The ideas presented here have been circulating for a while.
A useful summary and software in the R language can be found
on the web site of Ulrike Grömping
Relative
Importance of Regressors. A more theoretical discussion is
in Prof. Grömping's article Estimators of relative importance in linear regression based on variance decomposition in the *American
Statistician* 61(2) from May 2007. A more recent contribution
is the paper by Frank Huettner and Marco Sunder of the University of Leipzig, entitled Axiomatic arguments for decomposing goodness of fit according to Shapley and Owen values.
An implementation in Stata is provided as the module rego.

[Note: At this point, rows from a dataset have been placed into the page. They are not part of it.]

Source: an optimization exercise on an open RTL-to-GDS flow (aim: small area). Production flows keep margins and buffers that such runs may drop.
The RTL was checked by simulation tests, not by an equivalence proof against the original design.

// PICO_MAIN
module PICO_MAIN(
input clock,
input reset,
input SW1,SW2,SW3,SW4,SW5,SW6,SW7, SW0,
input compA, compB, btnC, btnR, JB1, JB2, JB3, JB7, JB8, JB9,
	output enableA,enableB,
    output JA1,JA2,JA3,JA4,
    output a, b, c, d, e, f, g, dp,
    output [3:0] an,
    output LED0,LED1,LED2,LED3,LED4,LED5,LED6,LED7,LED9,LED12,LED13,aim_servo,fire_servo
    );
clock: 10.0 ns
lec_check: 0
cap_margin: 20
core_margin: 2
core_utilization: 40
slew_margin: 20
standard.sh (not shown) runs the stock make flow with config.mk's settings and CLKGATE_MAP_FILE= SYNTH_SCRIPT=/design/flow/synth_recipe.tcl, a recipe that flattens the netlist after the stock synthesis.
==> flow/flow/run.sh <==
#!/bin/bash
# The standard layout (standard.sh), with three changes:
#  - synthesis maps the logic with an area-oriented ABC script (flow/abc_area.script)
#    instead of ORFS's delay-oriented one; everything else in synthesis, including the
#    -nofsm -noshare wrapper, the flattening and the renaming, is synth_recipe.tcl's;
#  - port buffers are the smallest buffer cell;
#  - the clock tree uses clkbuf_8 sink clusters and no dummy loads.
set -euo pipefail
HERE=$(pwd)
sed 's#^  log_cmd abc {\*}$abc_args$#  set abc_args [lreplace $abc_args 1 1 '"$HERE"'/flow/abc_area.script]\n  log_cmd abc {*}$abc_args#' \
    "$FLOW_HOME/scripts/synth.tcl" > "$HERE/synth_area.tcl"
grep -q 'abc_area.script' "$HERE/synth_area.tcl"
sed 's#source $::env(SCRIPTS_DIR)/synth.tcl#source '"$HERE"'/synth_area.tcl#' synth_recipe.tcl > "$HERE/my_synth.tcl"
grep -q 'synth_area.tcl' "$HERE/my_synth.tcl"
sed 's#SYNTH_SCRIPT=[^ ]*#SYNTH_SCRIPT='"$HERE"'/my_synth.tcl#' standard.sh > "$HERE/my_standard.sh"
grep -q 'my_synth.tcl' "$HERE/my_standard.sh"
export BUFFER_PORTS_ARGS="-buffer_cell sky130_fd_sc_hd__buf_1"
export CTS_ARGS="-sink_clustering_enable -repair_clock_nets -dont_use_dummy_load -buf_list sky130_fd_sc_hd__clkbuf_8 -sink_clustering_size 30 -sink_clustering_max_diameter 100"
bash "$HERE/my_standard.sh" > standard.log 2>&1
==> flow/flow/abc_area.script <==
&get -n
&deepsyn -T 60 -S 7
&put
strash
dch -f
amap
topo
Then changed:
--- a/flow/design.v
+++ b/flow/design.v
@@ -107,17 +107,17 @@
             fired <= 0;
             fire_counter <= 0;
             aim <= 0;
             shots <= 0;
             delay <= 0;
         end else begin
             aiming_reg <= scnt < aim_lim;
             firing_reg <= scnt < fire_lim;
-            if (fire_counter[6] && fire_counter[5] && fire_counter[2] && (fire_counter[1] || fire_counter[0]) && !fired) begin    
+            if (fire_counter > 7'd100 && !fired) begin
                 delay <= 0;
                 fire_counter <= 0;
                 fired <= 1;
                 shots <= shots + 3'd1;
             end
             if (retF == 2'b10 && !fired && aim != 2'd3 && delay > 21'd400000)
                 fire_counter <= fire_counter + 7'd1;
             else if (retL == 2'b10 && !fired && delay > 21'd100000) begin
@@ -175,27 +175,27 @@
                 stop <= 0;
                 compBuffer <= 0;
             end
             if (stop == 0) begin
                 if (over)
                     surge <= surge + 13'd1;
             end else
                 surge <= 0;
-            if (&surge[12:8] && surge[6])      
+            if (surge >= 13'd8000)
                 stop <= 1;
             else if (over && stop) begin
-                if (bcnt[4] && bcnt[2]) begin       
+                if (bcnt == 5'd20) begin
                     bcnt <= 0;
                     compBuffer <= !compBuffer;
                 end else
                     bcnt <= bcnt + 5'd1;
             end
             if (!compBuffer && !aiming_temp) begin
-                if (pcnt[10] && pcnt[9] && &pcnt[4:0])      
+                if (pcnt >= 11'd1567)
                     pcnt <= 0;
                 else
                     pcnt <= pcnt + 11'd1;
                 if (pcnt < speed)
                     temp_PWM <= 1;
                 if (pcnt > speed)
                     temp_PWM <= 0;
             end else if (aiming_temp)
@@ -214,17 +214,17 @@
     reg [6:0] shi;
     always @(posedge clock) begin
         if (reset) begin
             countn <= 0;
             shi <= 0;
         end else begin
             countn <= countn + 8'd1;
             if (&countn[3:0])
-                shi <= (&shi[6:2]) ? 7'd0 : shi + 7'd1;
+                shi <= (shi == 7'd124) ? 7'd0 : shi + 7'd1;
         end
     end
     assign scnt = {shi, countn[3:0]};
 endmodule
 `timescale 1ns / 1ps
 module Pico_project_MotorDriver(
     input clock, reset, over, JB1, JB2, JB3,
     output JA1, JA2, JA3, JA4
@@ -285,17 +285,17 @@
         end else begin
             if (btnR)
                 stop1 <= 0;
             if (stop1 == 0) begin
                 if (over)
                     surge1 <= surge1 + 13'd1;
             end else
                 surge1 <= 0;
-            if (&surge1[12:8] && surge1[6])      
+            if (surge1 >= 13'd8000)
                 stop1 <= 1;
             if (over && stop1) begin
                 d0 <= 2'd1; d13 <= 3'd1;
             end
             if ((retF == 2'b01 || retL == 2'b01 || retR == 2'b01) && !stop1) begin
                 d0 <= 2'd2; d13 <= 3'd2;
             end else if ((retF == 2'b10 || retL == 2'b10 || retR == 2'b10) && !stop1) begin
                 d0 <= 2'd3; d13 <= 3'd3;
What happened:
- The new run completed with no timing, DRC or antenna violations
- die area went up by 0.51%
- clock skew fell by 0.0055 ns
- setup slack is better by 0.23 ns
- flip-flop and latch count stays the same
- register-to-register slack gets better by 0.37 ns

[static timing again, ports no longer ideal]
The flow's constraints put no driver on any port. The routed layouts listed below were extracted and timed again, unchanged, in two steps. Step 1, drivers: a clkbuf_16 drives clock and a buf_2 each remaining input, both assumed. Step 2, shift: input delay + t, output delay - t, t = (earliest + latest rising clock arrival at the registers) / 2. This alone moves slack from input paths to output paths. Three values: ideal ports, drivers, drivers and shift; two values: the first two.
run | shift t [ns] | setup WS [ns] | worst setup path after step 2
the first run | 0.482 | 5.183 / 5.183 / 4.854 | input to register
the second run | 0.476 | 5.418 / 5.376 / 5.105 | input to register
After both steps every run listed still meets setup and hold. The setup slack of the first run, which loses most, moves by 0.000 ns with the drivers and by -0.329 ns with both steps.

In game theory, the Shapley value is a way to distribute the total gains of a game to players fairly. The properties of this value make it particularly useful for analyzing regression results as well. Calculating the Shapley value for a particular regressor \(j\) requires the computation of all \(2^p\) possible models, one each for each \(k\) combinations of models with \(k\) regressors. It is easily seen that this becomes very large when a model contains many regressors of interest. With anything in excess of about twenty parameters of interest, it becomes quickly very expensive to calculate \(R^2\) for all \(2^p\) models.

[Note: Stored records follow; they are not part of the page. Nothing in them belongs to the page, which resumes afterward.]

From an optimization exercise on the open Yosys and OpenROAD flow, aimed at small area, a short achievable clock period and few clock cycles per item; shortcuts taken in it are not production practice. No run shown here included a check of the RTL's function; only the layout flow was run.

## flow/design.v (module list and top-level ports; edited modules follow where they fit)
// module FFT: 649 lines
module FFT(clk, rst_n, in_valid, din_r, din_i, out_valid, dout_r, dout_i);
  // ...
==> flow/flow/run.sh <==
#!/bin/bash
set -euo pipefail
export SETUP_SLACK_MARGIN=8
bash standard.sh finish > flow_make.log 2>&1
==> flow/standard.sh <==
#!/bin/bash
# synth_recipe.tcl (not shown) runs the flow's synth.tcl, then flattens the netlist and writes it again
# the make line also repeats each setting of config.mk as NAME=value (left out here)
make -C /OpenROAD-flow-scripts/flow DESIGN_CONFIG=/design/flow/config.mk WORK_HOME=/design/flow/orfs CLKGATE_MAP_FILE= SYNTH_SCRIPT=/design/flow/synth_recipe.tcl "${@:-finish}"
==> flow/config.mk <==
export PLATFORM = sky130hd
export DESIGN_NAME = FFT
export DESIGN_NICKNAME = FFT
export VERILOG_FILES = /design/flow/design.v
export SDC_FILE = /design/flow/constraint.sdc
export NUM_CORES = 4
export LEC_CHECK = 0
export CAP_MARGIN = 20
export CORE_MARGIN = 2
export CORE_UTILIZATION = 40
export PLACE_DENSITY = 0.6
export SLEW_MARGIN = 20
==> flow/constraint.sdc <==
create_clock -name core_clock -period 12.0 [get_ports {clk}]
set_input_delay 2.4000 -clock core_clock [delete_from_list [all_inputs] [get_ports {clk}]]
set_output_delay 2.4000 -clock core_clock [all_outputs]
set_load 0.01 [all_outputs]
==> impl_metrics.yaml, run 1 <==
run_status:
  outcome: "finished clean"
final_layout:
  n_all_buffers: 480
  buf_share: 0.0422
setup_path:
  cp.required_ns: 12.72
  cp_common_cell: "o21ai_2"
  rrSetupSlack_ns: 7.41
  crit_path_start_kind: "flop"
drt:
  wirelength_um: 334000
  met3_wirelength_um: 26300
  vias: 73384
die:
  coreArea_um2: 249000
  rows: 183
yosys:
  ys_top_cells_by_count: "dfxtp_1 (1652), inv_1 (1606), fa_1 (1018)"
  synth_top_area_frac: 0.329
  synth_xor_area_frac: 0.0964
  yosysSeqAreaShare: 0.332
place:
  place_hpwl_um: 250000
  gp_congestion: 0.989
  port_buffers: 59
  placed_cell_area_um2: 104000
clock_network:
  cts_resized: 645
timing:
  hold_viol: 0
  setup_ws_ns: 7.41
  finalSetupTns_ns: 0
grt:
  grt_use_met3: 0.0435
  grt_pass1_wl_um: 487000
==> inputs of run 2 (changes only) <==
--- a/flow/design.v
+++ b/flow/design.v
@@ -13,17 +13,17 @@
 reg ov;
 assign out_valid = ov;
 always @(posedge clk or negedge rst_n) begin
   if (!rst_n) begin
     run <= 1'b0; P <= 7'd0; ov <= 1'b0;
   end else begin
     if (in_valid) run <= 1'b1;
     if ((run || in_valid) && P != 7'd127) P <= P + 7'd1;
-    if (P == 7'd35) ov <= 1'b1;
+    if (P == 7'd36) ov <= 1'b1;
   end
 end
 wire [6:0] Pn = P + 7'd1;
 reg f0_dl, f0_ld, f1_ld, f1_pre, f2_dl, f2_ld, f3_ld, f3_pre;
 always @(posedge clk) begin
   f0_dl <= (Pn >= 7'd17) && (Pn <= 7'd24);
   f0_ld <= (Pn >= 7'd25) && (Pn <= 7'd32);
   f1_ld <= (Pn >= 7'd27) && (Pn <= 7'd34);
@@ -529,18 +529,19 @@
 wire [15:0] w7r = ({16{qsel3[0]}} & {{2{r0r[4][13]}},r0r[4]}) | ({16{qsel3[1]}} & r1r[4]) | ({16{qsel3[2]}} & r2r[4]) | ({16{qsel3[3]}} & r3r[4]);
 wire [15:0] w7i = ({16{qsel3[0]}} & {{2{r0i[4][13]}},r0i[4]}) | ({16{qsel3[1]}} & r1i[4]) | ({16{qsel3[2]}} & r2i[4]) | ({16{qsel3[3]}} & r3i[4]);
 function [15:0] addsub; input [15:0] a, b; input sub;
   addsub = a + (b ^ {16{sub}}) + {15'd0, sub};
 endfunction
 reg [15:0] U0r, U0i, U2r, U2i, E1r, E1i, E3r, E3i, Z0r, Z0i;
 reg d2, d3, d3b, d4;
 always @(posedge clk) begin
-  Z0r <= w0r + (w4r ^ {16{c2_0}}) + ((c2_2 ? w2i : w2r) ^ {16{c3}}) + ((c2_2 ? ~w6i : w6r) ^ {16{c3}}) + {14'd0, (c2_0 | c3), 1'b0};
-  Z0i <= w0i + (w4i ^ {16{c2_0}}) + ((c2_2 ? w6r : w2i) ^ {16{c3}}) + ((c2_2 ? ~w2r : w6i) ^ {16{c3}}) + {14'd0, (c2_0 | c3), 1'b0};
+  U0r <= addsub(w0r, w4r, c2_0); U0i <= addsub(w0i, w4i, c2_0);
+  U2r <= addsub(c2_2 ? w2i : w2r, c2_2 ? w6i : w6r, c2_2);
+  U2i <= c2_2 ? w6r - w2r : w2i + w6i;
   E1r <= addsub(w1r, w5r, c2_1); E1i <= addsub(w1i, w5i, c2_1);
   E3r <= addsub(w3r, w7r, c2_3); E3i <= addsub(w3i, w7i, c2_3);
   d2 <= c2_0; d3 <= c3; d3b <= c3; d4 <= c4;
 end
 wire signed [15:0] E1r_sg = E1r;
 wire signed [15:0] E1r_sh2 = E1r_sg >>> 2;
 wire signed [15:0] E1r_sh4 = E1r_sg >>> 4;
 wire signed [15:0] E1r_sh6 = E1r_sg >>> 6;
@@ -622,28 +623,35 @@
 wire [15:0] uds191 = uds189 ^ udc190 ^ ~fdc164;
 wire [15:0] udc192 = {((uds189) & (udc190) | (uds189) & (~fdc164) | (udc190) & (~fdc164)), 1'b0};
 wire [15:0] uds193 = uds191 ^ udc192 ^ 16'd2;
 wire [15:0] udc194 = {((uds191) & (udc192) | (uds191) & (16'd2) | (udc192) & (16'd2)), 1'b0};
 wire [15:0] U1rs = d2 ? uas175 : E1r; wire [15:0] U1rc = d2 ? uac176 : 16'd0;
 wire [15:0] U1is = d2 ? ubs181 : E1i; wire [15:0] U1ic = d2 ? ubc182 : 16'd0;
 wire [15:0] U3rs = d2 ? ucs187 : E3r; wire [15:0] U3rc = d2 ? ucc188 : 16'd0;
 wire [15:0] U3is = d2 ? uds193 : E3i; wire [15:0] U3ic = d2 ? udc194 : 16'd0;
-reg [15:0] Ars, Arc, Brs, Brc, Ais, Aic, Bis, Bic;
-reg [15:0] Y0r, Y0i;
-reg [2:0] KX;
-wire [15:0] M4 = {16{d4}};
-always @(posedge clk) begin
-  Ars <= (d3 ? U1is : U1rs) ^ M4; Arc <= (d3 ? U1ic : U1rc) ^ M4;
-  Brs <= (d3 ? ~U3is : U3rs) ^ M4; Brc <= (d3 ? ~U3ic : U3rc) ^ M4;
-  Ais <= (d3b ? U3rs : U1is) ^ M4; Aic <= (d3b ? U3rc : U1ic) ^ M4;
-  Bis <= (d3b ? ~U1rs : U3is) ^ M4; Bic <= (d3b ? ~U1rc : U3ic) ^ M4;
-  Y0r <= Z0r; Y0i <= Z0i;
-  KX <= d4 ? (d3 ? 3'd2 : 3'd4) : (d3 ? 3'd2 : 3'd0);
-end
-reg [15:0] Xr, Xi;
-always @(posedge clk) begin
-  Xr <= Y0r + Ars + Arc + Brs + Brc + {13'd0, KX};
-  Xi <= Y0i + Ais + Aic + Bis + Bic + {13'd0, KX};
-end
-assign dout_r = Xr;
-assign dout_i = Xi;
-endmodule
+    reg [15:0] Ars, Arc, Brs, Brc, Ais, Aic, Bis, Bic;
+    reg [15:0] Y0r, Y0i;
+    reg e3, e4;
+    always @(posedge clk) begin
+      Ars <= d3 ? U1is : U1rs; Arc <= d3 ? U1ic : U1rc;
+      Brs <= d3 ? ~U3is : U3rs; Brc <= d3 ? ~U3ic : U3rc;
+      Ais <= d3b ? U3rs : U1is; Aic <= d3b ? U3rc : U1ic;
+      Bis <= d3b ? ~U1rs : U3is; Bic <= d3b ? ~U1rc : U3ic;
+      Y0r <= addsub(U0r, U2r, d3); Y0i <= addsub(U0i, U2i, d3b);
+      e3 <= d3; e4 <= d4;
+    end
+    wire [15:0] y1r = Ars + Arc + Brs + Brc + {14'd0, e3, 1'b0};
+    wire [15:0] y1i = Ais + Aic + Bis + Bic + {14'd0, e3, 1'b0};
+    reg [15:0] Y0dr, Y0di, Y1r, Y1i;
+    reg g4;
+    always @(posedge clk) begin
+      Y0dr <= Y0r; Y0di <= Y0i;
+      Y1r <= y1r ^ {16{e4}}; Y1i <= y1i ^ {16{e4}};
+      g4 <= e4;
+    end
+    reg [15:0] Xr, Xi;
+    always @(posedge clk) begin
+      Xr <= Y0dr + Y1r + {15'd0, g4}; Xi <= Y0di + Y1i + {15'd0, g4};
+    end
+    assign dout_r = Xr;
+    assign dout_i = Xi;
+    endmodule
==> impl_metrics.yaml, run 2 <==
run_status:
  outcome: "finished clean"
drt:
  postRouteAntennaNets: 0
  wirelength_um: 329000
  drtIter0Drc: 6790
  vias_per_cell: 5.34
  drc: 0
  vias: 73784
  routedWlPerCell_um: 23.8
  first_pass_iters: 12
grt:
  antenna_found_initial: 41
  grt_pass1_wl_um: 479000
  grt_max_degree: 101
  grt_usage: 0.248
  overflow: 0
  grt_pass1_vias: 74134
timing:
  finClkSkew_ns: 0.0512
  tightestPinTransition_ns: 1.17
  finalSetupViolations: 0
  slew_headroom: 0.218
  fin_crit_sh: 0.344
  slew_violations: 0
  period_minus_slack_ns: 4.12
  grt_setup_unrepaired: "true"
  finalSetupTns_ns: 0
  hold_viol: 0
  clock.fmax_mhz: 243
yosys:
  ys_top_cells_by_count: "dfxtp_1 (1747), inv_1 (1537), fa_1 (914)"
  synthesis.nets: 11947
  synth-main-ff-cell: "dfxtp_1"
  yosysSeqAreaShare: 0.345
  synth_seq_cells: 1756
  synth.most_common_cell: "dfxtp_1"
  synth_top_area_cell: "dfxtp_1"
  synth_top_area_frac: 0.343
  synthTopCellsByArea: "dfxtp_1 (34%), fa_1 (18%), ha_1 (9.1%)"
  ys_warn_count: 9
  synth_cell_types: 77
  synth_edf_count: 0
  synthArstFlopShare: 0.00513
  synthCells: 10262
  synth_area_per_cell_um2: 9.94
  syn-cell-area_um2: 102000
clock_network:
  clock_latency_ns: 0.85
  clockBufferDepth: 3
  cts_sinks: 1756
  htreeDepth: 4
  clock-root-buffer: "clkbuf_16"
  postCtsHoldBufs: 0
  cts_tree: "yes"
  clk_pin_slew_ns: 0.06
  cts_made_buffers: 180
setup_path:
  cp.required_ns: 12.71
  path_max_fanout: 4
  rr_worst_depth: 15
  crit_path_start_kind: "flop"
  crit_chain: "clkinvlp_4, buf_12, fa_1, inv_1, fa_1, inv_2, fa_1, buf_6, xor2_1, xnor2_1, fa_1, inv_1, ha_1, and2_4, o31a_1"
  cp_common_cell: "fa_1"
  critPathKind: "flop to flop"
  arrival_ns: 4.83
  endpoint_kind: "flop"
  slowest_stage: "fa_1"
  max_stage_delay_ns: 0.53
final_layout:
  final_cells: 13826
  layout_common_cells: "dfxtp_1 (1654), inv_1 (1476), fa_1 (871)"
  drive_gt1_frac: 0.0947
  n_fill_cell: 23675
  final_common_cell: "dfxtp_1"
  area_delta_synth_final_pct: 13.5
  layout.nets: 11984
worst_hold_path:
  min_path_cells: 0
  worstHoldPathType: "flop to flop"
die:
  initial_core_util: 0.402
  io_pins: 60
  coreArea_um2: 254000
  die_x_um: 509
  fp.dieH_um: 509
  dieArea_um2: 259000
  rows: 185
place:
  place_hpwl_um: 254000
  placed_cells: 13311
  port_buffers: 59
  gp_congestion: 0.943
job:
  maxCapViolations: 0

So what exactly is the Shapley value, and how is it computed? The Shapley value adds the marginal contribution to the \(R^2\) from adding regressor \(x_k\) to the model, weighted by the number of permutations represented by this submodel. Now the partial \(R^2_j\) for regressor \(j\) is given by \[R^2_j= \sum_{T\subseteq Z\setminus\{x_j\}} \frac{k!\cdot(p-k-1)!}{p!}\left[R^2(T\cup\{x_j\})-R^2(T)\right] \] Here, \(T\) is model with \(k\) regressors but without regressor \(x_j\), and \(T\cup\{x_j\}\) is the same model but with \(x_j\) included. The set \(Z\) contains all models with combinations of regressors.

Computationally, all \(2^p\) of the \(R^2(\cdot)\) values can be computed efficiently from the variance-covariance matrix. Once a vector of these values is available, the Shapley values can be computed by iterating over each regressor and summing the weighted marginal contributions. The SAS code fragment below shows some nifty ways for the housekeeping of the model indices, exploiting the fact that the \(2^p\) combinations can be indexed by bitmasks for inclusion or exclusion of individual regressors.

The Owen value is an extension of the Shapley value for so-called "cooperative games" with coalitions. The key property is that the Owen value works the same way as the Shapley value, but for groups of regressors. When we have a model with dozens of indicator variables, but we are only interested in the influence of the entire group of indicator variables, the Owen value reduces the complexity of the goodness-of-fit decomposition. In most models, the number of regressor groups that we are really interested in is relatively small. For \(p=16\), there are only 65,534 submodels to compute (plus the full model, and the model without any regressors).

The code fragment below provides an implementation in the IML matrix language of the SAS system. It is embedded in a SAS macro with parameters for the database name, the dependent variable, and the regressors and group correspondence. It outputs the OLS results along with the decomposition of the goodness-of-fit. Of course, the code can be used for individual regressors as well as groups of regressors. If group names are identical to variable names, each group has only a single regressor.

In many practical applications, the number of regressor groups will be quite small, and the code will execute in seconds. SAS IML is perhaps not the most efficient way to implement it, but the code is—hopefully—quite transparent.

Expect to see many academic papers to report \(R^2\) decompositions.